New Project!  Slashed Doublet and Trunkhose

I’ve started a new menswear project, as my boyfriend’s only garb so far is quite heavy wool, which won’t be suitable for an event we’re attending in July.

I don’t have a doublet pattern for him yet that I’m 100% happy with, and as the event is so soon, I decided to start with the Tudor Tailor pattern and modify from there instead of drafting from scratch to save a bit of time.

Here are the first adjustments.  Quite a bit had to be taken in from the belly as we decided not to go with a peascod- this suit is meant to be light and summery, so a padded belly was right out.  😀

Doublet 1Doublet 3

 

Doublet 2

 

Several other adjustments were needed here as well.  The waist needed to be raised a bit, and I also curved it quite a bit more (not shown in these pictures).

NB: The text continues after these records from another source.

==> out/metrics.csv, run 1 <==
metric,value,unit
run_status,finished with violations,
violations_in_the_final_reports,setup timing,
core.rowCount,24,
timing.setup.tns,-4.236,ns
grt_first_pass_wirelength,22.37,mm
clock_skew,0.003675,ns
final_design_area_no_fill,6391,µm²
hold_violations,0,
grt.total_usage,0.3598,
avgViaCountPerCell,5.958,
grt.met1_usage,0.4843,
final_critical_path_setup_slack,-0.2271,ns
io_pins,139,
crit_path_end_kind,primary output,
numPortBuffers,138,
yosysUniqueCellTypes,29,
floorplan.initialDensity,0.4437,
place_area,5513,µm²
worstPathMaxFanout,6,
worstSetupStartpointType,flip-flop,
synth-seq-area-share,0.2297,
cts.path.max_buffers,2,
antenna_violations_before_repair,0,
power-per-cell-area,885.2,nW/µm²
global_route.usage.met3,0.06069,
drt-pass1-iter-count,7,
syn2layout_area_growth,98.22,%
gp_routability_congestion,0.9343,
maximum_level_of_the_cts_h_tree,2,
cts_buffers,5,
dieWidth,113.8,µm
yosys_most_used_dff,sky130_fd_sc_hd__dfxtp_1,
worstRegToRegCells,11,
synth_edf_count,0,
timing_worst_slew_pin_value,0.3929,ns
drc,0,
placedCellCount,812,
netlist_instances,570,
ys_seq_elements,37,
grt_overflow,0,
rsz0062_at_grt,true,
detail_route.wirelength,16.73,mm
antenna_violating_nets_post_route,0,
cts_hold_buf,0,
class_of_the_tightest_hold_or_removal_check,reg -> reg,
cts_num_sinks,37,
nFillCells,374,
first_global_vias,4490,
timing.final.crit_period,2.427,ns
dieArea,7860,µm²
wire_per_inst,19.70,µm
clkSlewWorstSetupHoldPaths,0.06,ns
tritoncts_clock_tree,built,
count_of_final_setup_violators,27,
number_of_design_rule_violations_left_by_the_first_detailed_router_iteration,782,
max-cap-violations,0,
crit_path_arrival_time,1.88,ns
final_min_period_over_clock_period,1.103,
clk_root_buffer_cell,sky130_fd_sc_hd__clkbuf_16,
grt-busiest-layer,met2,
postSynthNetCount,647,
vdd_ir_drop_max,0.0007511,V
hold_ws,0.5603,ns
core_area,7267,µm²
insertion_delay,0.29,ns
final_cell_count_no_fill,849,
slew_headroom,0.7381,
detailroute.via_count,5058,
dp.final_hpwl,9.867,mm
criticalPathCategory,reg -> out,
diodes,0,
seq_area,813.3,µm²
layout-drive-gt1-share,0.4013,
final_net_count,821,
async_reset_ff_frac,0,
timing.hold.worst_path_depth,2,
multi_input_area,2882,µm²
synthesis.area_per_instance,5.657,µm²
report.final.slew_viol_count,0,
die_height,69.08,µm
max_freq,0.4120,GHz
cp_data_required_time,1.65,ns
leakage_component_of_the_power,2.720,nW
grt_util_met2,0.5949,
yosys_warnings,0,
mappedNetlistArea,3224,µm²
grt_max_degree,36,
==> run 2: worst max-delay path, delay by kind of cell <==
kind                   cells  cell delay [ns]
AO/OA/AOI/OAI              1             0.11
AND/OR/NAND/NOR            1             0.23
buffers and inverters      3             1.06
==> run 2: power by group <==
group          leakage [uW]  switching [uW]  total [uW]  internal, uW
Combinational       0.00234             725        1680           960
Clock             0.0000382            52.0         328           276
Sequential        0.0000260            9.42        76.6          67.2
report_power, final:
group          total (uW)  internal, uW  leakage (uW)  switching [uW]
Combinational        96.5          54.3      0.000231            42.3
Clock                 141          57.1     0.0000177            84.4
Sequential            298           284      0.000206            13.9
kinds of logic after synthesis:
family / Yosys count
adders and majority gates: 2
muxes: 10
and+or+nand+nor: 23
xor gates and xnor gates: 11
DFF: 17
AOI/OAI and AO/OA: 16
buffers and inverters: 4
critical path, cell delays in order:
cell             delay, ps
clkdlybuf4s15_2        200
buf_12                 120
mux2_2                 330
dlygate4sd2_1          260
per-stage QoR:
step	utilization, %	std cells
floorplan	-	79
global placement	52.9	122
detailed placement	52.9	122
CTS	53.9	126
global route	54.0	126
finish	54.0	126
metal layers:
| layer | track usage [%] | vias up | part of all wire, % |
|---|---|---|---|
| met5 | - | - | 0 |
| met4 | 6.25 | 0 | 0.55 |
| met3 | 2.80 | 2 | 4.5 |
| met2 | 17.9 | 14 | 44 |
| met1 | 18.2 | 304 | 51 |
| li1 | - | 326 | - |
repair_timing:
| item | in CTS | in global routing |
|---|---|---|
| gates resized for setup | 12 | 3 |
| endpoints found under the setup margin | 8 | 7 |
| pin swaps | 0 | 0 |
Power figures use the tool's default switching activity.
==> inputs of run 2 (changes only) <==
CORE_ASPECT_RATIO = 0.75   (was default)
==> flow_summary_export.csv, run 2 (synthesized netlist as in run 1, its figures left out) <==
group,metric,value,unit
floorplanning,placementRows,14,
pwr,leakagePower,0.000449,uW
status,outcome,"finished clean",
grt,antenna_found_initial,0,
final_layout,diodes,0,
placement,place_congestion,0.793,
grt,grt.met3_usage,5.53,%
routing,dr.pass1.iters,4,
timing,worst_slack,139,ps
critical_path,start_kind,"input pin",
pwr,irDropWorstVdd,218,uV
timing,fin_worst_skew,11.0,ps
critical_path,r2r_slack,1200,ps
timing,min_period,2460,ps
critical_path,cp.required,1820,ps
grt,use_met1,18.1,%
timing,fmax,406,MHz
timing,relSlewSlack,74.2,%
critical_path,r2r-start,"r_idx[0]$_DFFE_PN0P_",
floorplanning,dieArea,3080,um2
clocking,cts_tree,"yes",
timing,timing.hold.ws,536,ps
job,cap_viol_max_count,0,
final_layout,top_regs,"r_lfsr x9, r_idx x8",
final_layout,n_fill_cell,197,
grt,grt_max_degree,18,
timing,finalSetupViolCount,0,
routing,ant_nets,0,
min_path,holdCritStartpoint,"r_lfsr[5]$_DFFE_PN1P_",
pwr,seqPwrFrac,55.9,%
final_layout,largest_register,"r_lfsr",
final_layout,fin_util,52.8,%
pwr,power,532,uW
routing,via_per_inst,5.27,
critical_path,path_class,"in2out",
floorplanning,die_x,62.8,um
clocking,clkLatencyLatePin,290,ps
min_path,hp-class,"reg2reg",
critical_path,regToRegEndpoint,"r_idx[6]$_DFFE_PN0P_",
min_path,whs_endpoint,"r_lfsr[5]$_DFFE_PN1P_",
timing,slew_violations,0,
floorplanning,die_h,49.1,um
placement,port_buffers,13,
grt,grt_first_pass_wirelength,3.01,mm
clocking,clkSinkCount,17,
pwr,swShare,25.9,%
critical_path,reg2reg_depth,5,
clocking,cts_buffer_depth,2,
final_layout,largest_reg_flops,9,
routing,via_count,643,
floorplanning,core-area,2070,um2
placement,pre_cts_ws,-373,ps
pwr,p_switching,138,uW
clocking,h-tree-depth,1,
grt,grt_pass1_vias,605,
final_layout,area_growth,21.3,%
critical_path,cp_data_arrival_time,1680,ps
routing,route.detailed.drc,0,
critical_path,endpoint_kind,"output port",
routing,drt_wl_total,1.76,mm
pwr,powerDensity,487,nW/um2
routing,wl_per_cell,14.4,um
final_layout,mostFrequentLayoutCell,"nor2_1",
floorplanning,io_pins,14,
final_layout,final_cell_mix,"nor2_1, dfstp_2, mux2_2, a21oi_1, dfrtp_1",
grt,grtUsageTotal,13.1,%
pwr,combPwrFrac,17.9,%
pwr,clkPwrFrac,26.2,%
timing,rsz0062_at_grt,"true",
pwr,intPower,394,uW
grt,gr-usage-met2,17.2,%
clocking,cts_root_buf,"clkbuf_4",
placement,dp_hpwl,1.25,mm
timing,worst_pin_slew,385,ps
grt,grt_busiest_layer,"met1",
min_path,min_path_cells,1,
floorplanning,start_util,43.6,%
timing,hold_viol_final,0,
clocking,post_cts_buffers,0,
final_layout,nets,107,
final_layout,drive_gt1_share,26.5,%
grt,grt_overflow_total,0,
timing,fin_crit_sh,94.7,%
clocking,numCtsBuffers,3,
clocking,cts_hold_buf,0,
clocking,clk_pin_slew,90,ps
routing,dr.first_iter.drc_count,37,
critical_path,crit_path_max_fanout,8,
<file path="config.mk">
export PLATFORM = sky130hd
export DESIGN_NAME = urish_256_bits_dff_mem
export DESIGN_NICKNAME = d
export VERILOG_FILES = /design/src/rtl/urish_256_bits_dff_mem.sv
export SDC_FILE = /design/constraint.sdc
export NUM_CORES = 1
export LEC_CHECK = 0
export BUFFER_PORTS_ARGS = -buffer_cell sky130_fd_sc_hd__buf_2
export CORE_MARGIN = 2
export CORE_UTILIZATION = 60
export DETAILED_ROUTE_END_ITERATION = 6
export MAX_ROUTING_LAYER = met4
export PLACE_DENSITY = 0.79
export SYNTH_ARGS = -nofsm -noshare
export SYNTH_HDL_FRONTEND = slang
export SYNTH_SLANG_ARGS = --single-unit
</file>
<file path="constraint.sdc">
create_clock -name clk -period 4.5 [get_ports clk]
set_input_delay 0.225 -clock clk [delete_from_list [all_inputs] [get_ports clk]]
set_output_delay 0.225 -clock clk [all_outputs]
set_load 0.01 [all_outputs]
</file>
<file path="src/rtl/urish_256_bits_dff_mem.sv">
// ---------------------------------------------------------------------------
// urish_256_bits_dff_mem
// 32 x 8 flip-flop RAM behind the TinyTapeout user-project pin interface.
// Single port, synchronous write, registered read (1-cycle latency).
//
// Ports:
//   clk      - single clock, rising edge
//   rst_n    - synchronous active-low reset (clears memory and read register)
//   ena      - design selected; writes are blocked while low
//   ui_in    - [4:0] address, [6:5] ignored, [7] write enable
//   uio_in   - write data
//   uo_out   - registered read data
//   uio_out  - tied 8'h00
//   uio_oe   - tied 8'h00 (all bidir pins are inputs)
//   VPWR/VGND- power pins, present only when USE_POWER_PINS is defined
//
// Build option:
//   WRITE_THROUGH_EN - when defined, a write cycle forwards uio_in to uo_out;
//                      otherwise uo_out returns the old byte (read-before-write).
// ---------------------------------------------------------------------------
module urish_256_bits_dff_mem (
`ifdef USE_POWER_PINS
  inout  wire        VPWR,
  inout  wire        VGND,
`endif
  input  logic       clk,
  input  logic       rst_n,
  input  logic       ena,
  input  logic [7:0] ui_in,
  input  logic [7:0] uio_in,
  output logic [7:0] uo_out,
  output logic [7:0] uio_out,
  output logic [7:0] uio_oe
);

  localparam int unsigned ADDR_W = 5;
  localparam int unsigned DATA_W = 8;
  localparam int unsigned DEPTH  = 1 << ADDR_W;

  // Field view of the dedicated input pads
  typedef struct packed {
    logic              we;
    logic [1:0]        rsvd;
    logic [ADDR_W-1:0] addr;
  } ui_ctrl_t;

  ui_ctrl_t          ctrl_c;
  logic              wr_en_c;
  logic [DATA_W-1:0] rd_next_c;

  logic [DATA_W-1:0] mem [DEPTH];
  logic [DATA_W-1:0] rd_q;

  // Address bits [6:5] are deliberately ignored; consume them here
  logic unused_rsvd;
  assign unused_rsvd = ^ctrl_c.rsvd;

  // Decode pads and qualify the write with ena
  always_comb begin
    ctrl_c  = ui_ctrl_t'(ui_in);
    wr_en_c = ena & ctrl_c.we;
  end

  // Next read value: old contents, or forwarded write data when enabled
  always_comb begin
    rd_next_c = mem[ctrl_c.addr];
`ifdef WRITE_THROUGH_EN
    if (wr_en_c) begin
      rd_next_c = uio_in;
    end
`endif
  end

  // Storage and read register; reset wins over a same-cycle write
  always_ff @(posedge clk) begin
    if (!rst_n) begin
      for (int i = 0; i < int'(DEPTH); i++) begin
        mem[i] <= '0;
      end
      rd_q <= '0;
    end else begin
      if (wr_en_c) begin
        mem[ctrl_c.addr] <= uio_in;
      end
      rd_q <= rd_next_c;
    end
  end

  assign uo_out  = rd_q;
  assign uio_out = 8'h00;
  assign uio_oe  = 8'h00;

endmodule

</file>
==> src/rtl/uart_pkg.sv <==
// uart_pkg: shared state encoding, divisor floor and frame helpers for the UART transmitter
package uart_pkg;

    typedef enum logic [2:0] {IDLE, START, DATA, PARITY, STOP} state_t;

    localparam int MIN_DIV = 2;

    function automatic int frame_bits(input int data_len, input logic parity, input logic stop2);
        return 1 + data_len + int'(parity) + (stop2 ? 2 : 1);
    endfunction

    // Payload is zero-extended to 9 bits so one function covers every DATA_LEN.
    function automatic logic parity_bit(input logic [8:0] d, input logic odd);
        return (^d) ^ odd;
    endfunction

endpackage

==> src/rtl/uart_baud_tick.sv <==
// uart_baud_tick: per-frame bit-period counter with a latched, clamped divisor
//   clk        in   system clock
//   reset      in   asynchronous active-high reset
//   i_start    in   frame-start strobe: latch divisor, clear counter
//   i_div      in   requested bit period in clk cycles (values below 2 become 2)
//   i_run      in   frame in progress
//   o_bit_end  out  high in the last cycle of the current bit
module uart_baud_tick
    import uart_pkg::*;
#(
    parameter int DIV_W = 16
) (
    input  logic             clk,
    input  logic             reset,
    input  logic             i_start,
    input  logic [DIV_W-1:0] i_div,
    input  logic             i_run,
    output logic             o_bit_end
);

    logic [DIV_W-1:0] r_div;
    logic [DIV_W-1:0] r_cnt;

    assign o_bit_end = i_run && (r_cnt == r_div - 1'b1);

    always_ff @(posedge clk or posedge reset) begin
        if (reset) begin
            r_div <= '0;
            r_cnt <= '0;
        end else if (i_start) begin
            r_div <= (i_div < DIV_W'(MIN_DIV)) ? DIV_W'(MIN_DIV) : i_div;
            r_cnt <= '0;
        end else if (i_run) begin
            r_cnt <= o_bit_end ? '0 : r_cnt + 1'b1;
        end
    end

endmodule

==> src/rtl/uart_tx_cfg.sv <==
// uart_tx_cfg: parametrised UART transmitter with valid/ready request and run-time baud/stop selection
//   clk           in   system clock
//   reset         in   asynchronous active-high reset
//   clks_per_bit  in   bit period in clk cycles, latched at accept (0/1 treated as 2)
//   stop2         in   two stop bits when set, latched at accept
//   send_valid    in   frame request
//   data          in   payload, sent LSB first, latched at accept
//   parity_en     in   insert parity bit (only with UART_TX_PARITY_EN)
//   parity_odd    in   odd parity when set, even otherwise (only with UART_TX_PARITY_EN)
//   send_ready    out  request can be accepted
//   tx_busy       out  frame in progress
//   tx_data       out  serial line, idles high
//   tx_done       out  one-cycle pulse at frame end
// Build option: define UART_TX_PARITY_EN to add the parity ports and PARITY state.
module uart_tx_cfg
    import uart_pkg::*;
#(
    parameter int DATA_LEN = 8,
    parameter int DIV_W    = 16
) (
    input  logic                clk,
    input  logic                reset,
    input  logic [DIV_W-1:0]    clks_per_bit,
    input  logic                stop2,
    input  logic                send_valid,
    input  logic [DATA_LEN-1:0] data,
`ifdef UART_TX_PARITY_EN
    input  logic                parity_en,
    input  logic                parity_odd,
`endif
    output logic                send_ready,
    output logic                tx_busy,
    output logic                tx_data,
    output logic                tx_done
);

    localparam int BW = $clog2(DATA_LEN + 1);

    state_t              r_state, w_state_n;
    logic [DATA_LEN-1:0] r_data, w_data_n;
    logic [BW-1:0]       r_bit, w_bit_n;
    logic                r_stop2;
    logic                r_second, w_second_n;
    logic                r_tx, w_tx_n;
    logic                r_done, w_done_n;
    logic                r_busy, w_busy_n;
    logic                r_ready, w_ready_n;
    logic                w_accept;
    logic                w_bit_end;
    logic                w_par_en;
    logic                w_par_bit;

    assign w_accept   = send_valid && r_ready;
    assign send_ready = r_ready;
    assign tx_busy    = r_busy;
    assign tx_data    = r_tx;
    assign tx_done    = r_done;

    uart_baud_tick #(.DIV_W(DIV_W)) u_tick (
        .clk       (clk),
        .reset     (reset),
        .i_start   (w_accept),
        .i_div     (clks_per_bit),
        .i_run     (r_busy),
        .o_bit_end (w_bit_end)
    );

`ifdef UART_TX_PARITY_EN
    logic r_par_en;
    logic r_par_bit;

    always_ff @(posedge clk or posedge reset) begin
        if (reset) begin
            r_par_en  <= 1'b0;
            r_par_bit <= 1'b0;
        end else if (w_accept) begin
            r_par_en  <= parity_en;
            r_par_bit <= parity_bit(9'(data), parity_odd);
        end
    end

    assign w_par_en  = r_par_en;
    assign w_par_bit = r_par_bit;
`else
    assign w_par_en  = 1'b0;
    assign w_par_bit = 1'b0;
`endif

    always_ff @(posedge clk or posedge reset) begin
        if (reset) begin
            r_state  <= IDLE;
            r_data   <= '0;
            r_bit    <= '0;
            r_stop2  <= 1'b0;
            r_second <= 1'b0;
            r_tx     <= 1'b1;
            r_done   <= 1'b0;
            r_busy   <= 1'b0;
            r_ready  <= 1'b1;
        end else begin
            r_state  <= w_state_n;
            r_data   <= w_data_n;
            r_bit    <= w_bit_n;
            r_stop2  <= w_accept ? stop2 : r_stop2;
            r_second <= w_second_n;
            r_tx     <= w_tx_n;
            r_done   <= w_done_n;
            r_busy   <= w_busy_n;
            r_ready  <= w_ready_n;
        end
    end

    // The payload register shifts right once per finished data bit, so bit 1
    // is always the next data bit to drive.
    always_comb begin
        w_state_n  = r_state;
        w_data_n   = r_data;
        w_bit_n    = r_bit;
        w_second_n = r_second;
        w_tx_n     = r_tx;
        w_done_n   = 1'b0;
        w_busy_n   = r_busy;
        w_ready_n  = r_ready;
        case (r_state)
            IDLE: if (w_accept) begin
                w_state_n = START;
                w_data_n  = data;
                w_bit_n   = '0;
                w_tx_n    = 1'b0;
                w_busy_n  = 1'b1;
                w_ready_n = 1'b0;
            end
            START: if (w_bit_end) begin
                w_state_n = DATA;
                w_tx_n    = r_data[0];
            end
            DATA: if (w_bit_end) begin
                if (r_bit == BW'(DATA_LEN - 1)) begin
                    w_state_n  = w_par_en ? PARITY : STOP;
                    w_tx_n     = w_par_en ? w_par_bit : 1'b1;
                    w_second_n = 1'b0;
                end else begin
                    w_bit_n  = r_bit + 1'b1;
                    w_data_n = r_data >> 1;
                    w_tx_n   = r_data[1];
                end
            end
            PARITY: if (w_bit_end) begin
                w_state_n  = STOP;
                w_tx_n     = 1'b1;
                w_second_n = 1'b0;
            end
            STOP: if (w_bit_end) begin
                if (r_stop2 && !r_second) begin
                    w_second_n = 1'b1;
                end else begin
                    w_state_n = IDLE;
                    w_done_n  = 1'b1;
                    w_busy_n  = 1'b0;
                    w_ready_n = 1'b1;
                    w_tx_n    = 1'b1;
                end
            end
            default: w_state_n = IDLE;
        endcase
    end

endmodule
[config.mk]
export PLATFORM = sky130hd
export DESIGN_NAME = fifo_stream_reader_flat
export DESIGN_NICKNAME = d
export VERILOG_FILES = /design/src/rtl/fifo_stream_reader_pkg.sv /design/src/rtl/fifo_stream_reader_if.sv /design/src/rtl/fsr_skid_buf.sv /design/src/rtl/fifo_stream_reader.sv /design/src/flat_wrapper.sv
export SDC_FILE = /design/constraint.sdc
export NUM_CORES = 1
export LEC_CHECK = 0
export BUFFER_PORTS_ARGS = -buffer_cell sky130_fd_sc_hd__buf_2
export CORE_ASPECT_RATIO = 0.9
export CORE_MARGIN = 3
export CORE_UTILIZATION = 35
export DETAILED_ROUTE_END_ITERATION = 8
export PLACE_DENSITY = 0.6
export SYNTH_ARGS = -nofsm -noshare
export SYNTH_HDL_FRONTEND = slang
export SYNTH_SLANG_ARGS = --single-unit
export TNS_END_PERCENT = 100
[constraint.sdc]
create_clock -name clk -period 2.34 [get_ports clk]
set_clock_uncertainty 0.15 [all_clocks]
set_input_delay 0.117 -clock clk [delete_from_list [all_inputs] [get_ports clk]]
set_output_delay 0.117 -clock clk [all_outputs]
set_load 0.02 [all_outputs]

The sleeve needed to be lengthened and made wider in the forearm- we decided on a looser fitted sleeve for maximum mobility.

The fabric for the doublet is a thin, lightweight cream-coloured silk/wool blend we picked up in Japan for about € 4.50 a meter.  😀  The weave is quite tight, so we decided it’d be perfect for slashing, which meant the back piece would be better off as a single piece.  We cut the silk/wool body pieces out for a fitting check:

 

Fabric 1Fabric 2

You can see the linen through the silk wool blend on that second piece- it’s such a light fabric.  I made a couple of additional tweaks to the pattern from here, and then started slashing.  After a disastrous attempt at using chalk to do a grid (which made me very glad I’d purchased extra fabric.  Always get extra fabric), I decided to use some old polyester thread I had laying around to make a grid pattern for the slashing.

slashing 1slashing 2

 

In general the slashing went well, though I had to change up the pattern after making a mistake (oops).  Still, I think it livens up the fabric a lot.  I’m toying with further trim/decoration ideas, but think it will be minimal, I don’t want to take away from the visual impact of the slashing.  Very occasionally the Elizabethans embraced a more minimalistic look.  No really, it’s true, I’ve seen portraits and everything.  😀

The doublet is flatlined with a lightweight silk that turned out to be wonderfully breathable and soft after I washed all of the sizing out of it (when I bought it, it was horribly papery and stiff.)  At first we considered using a contrasting colour for the flatlining, but then decided to go with cream as well, in order to keep all jerkin options for the future.  The body alone will be lined with a medium weight linen to give the doublet a bit more structure without adding too much thickness/warmth.

current

Here’s the doublet in its current state, with slashing done and the sleeve pinned in to check the overall look.  I think I might make the armscye just a hair bigger, but overall, I’m pleased so far.  Please ignore the way the skirting is misbehaving on the left side, it hasn’t been pressed yet (nor has anything else on the doublet yet).  I am also still considering whether or not to slash the skirt, but am leaning towards not.  Leaving it smooth will provide a good transition into the trunkhose, I think.

Speaking of the trunkhose, here is one set of the panes, with trim pinned in place for handsewing on the 10h flight I have tomorrow.  😀  I’ve never made trunkhose before, I’m looking forward to this.  The challenge with these as well will be getting the structure without making them unbearably hot (so the usual solutions of polyfill stuffing, etc are out.)  At the moment, I’m planning on using the Tudor Tailor’s method for making them- we’ll see how it goes!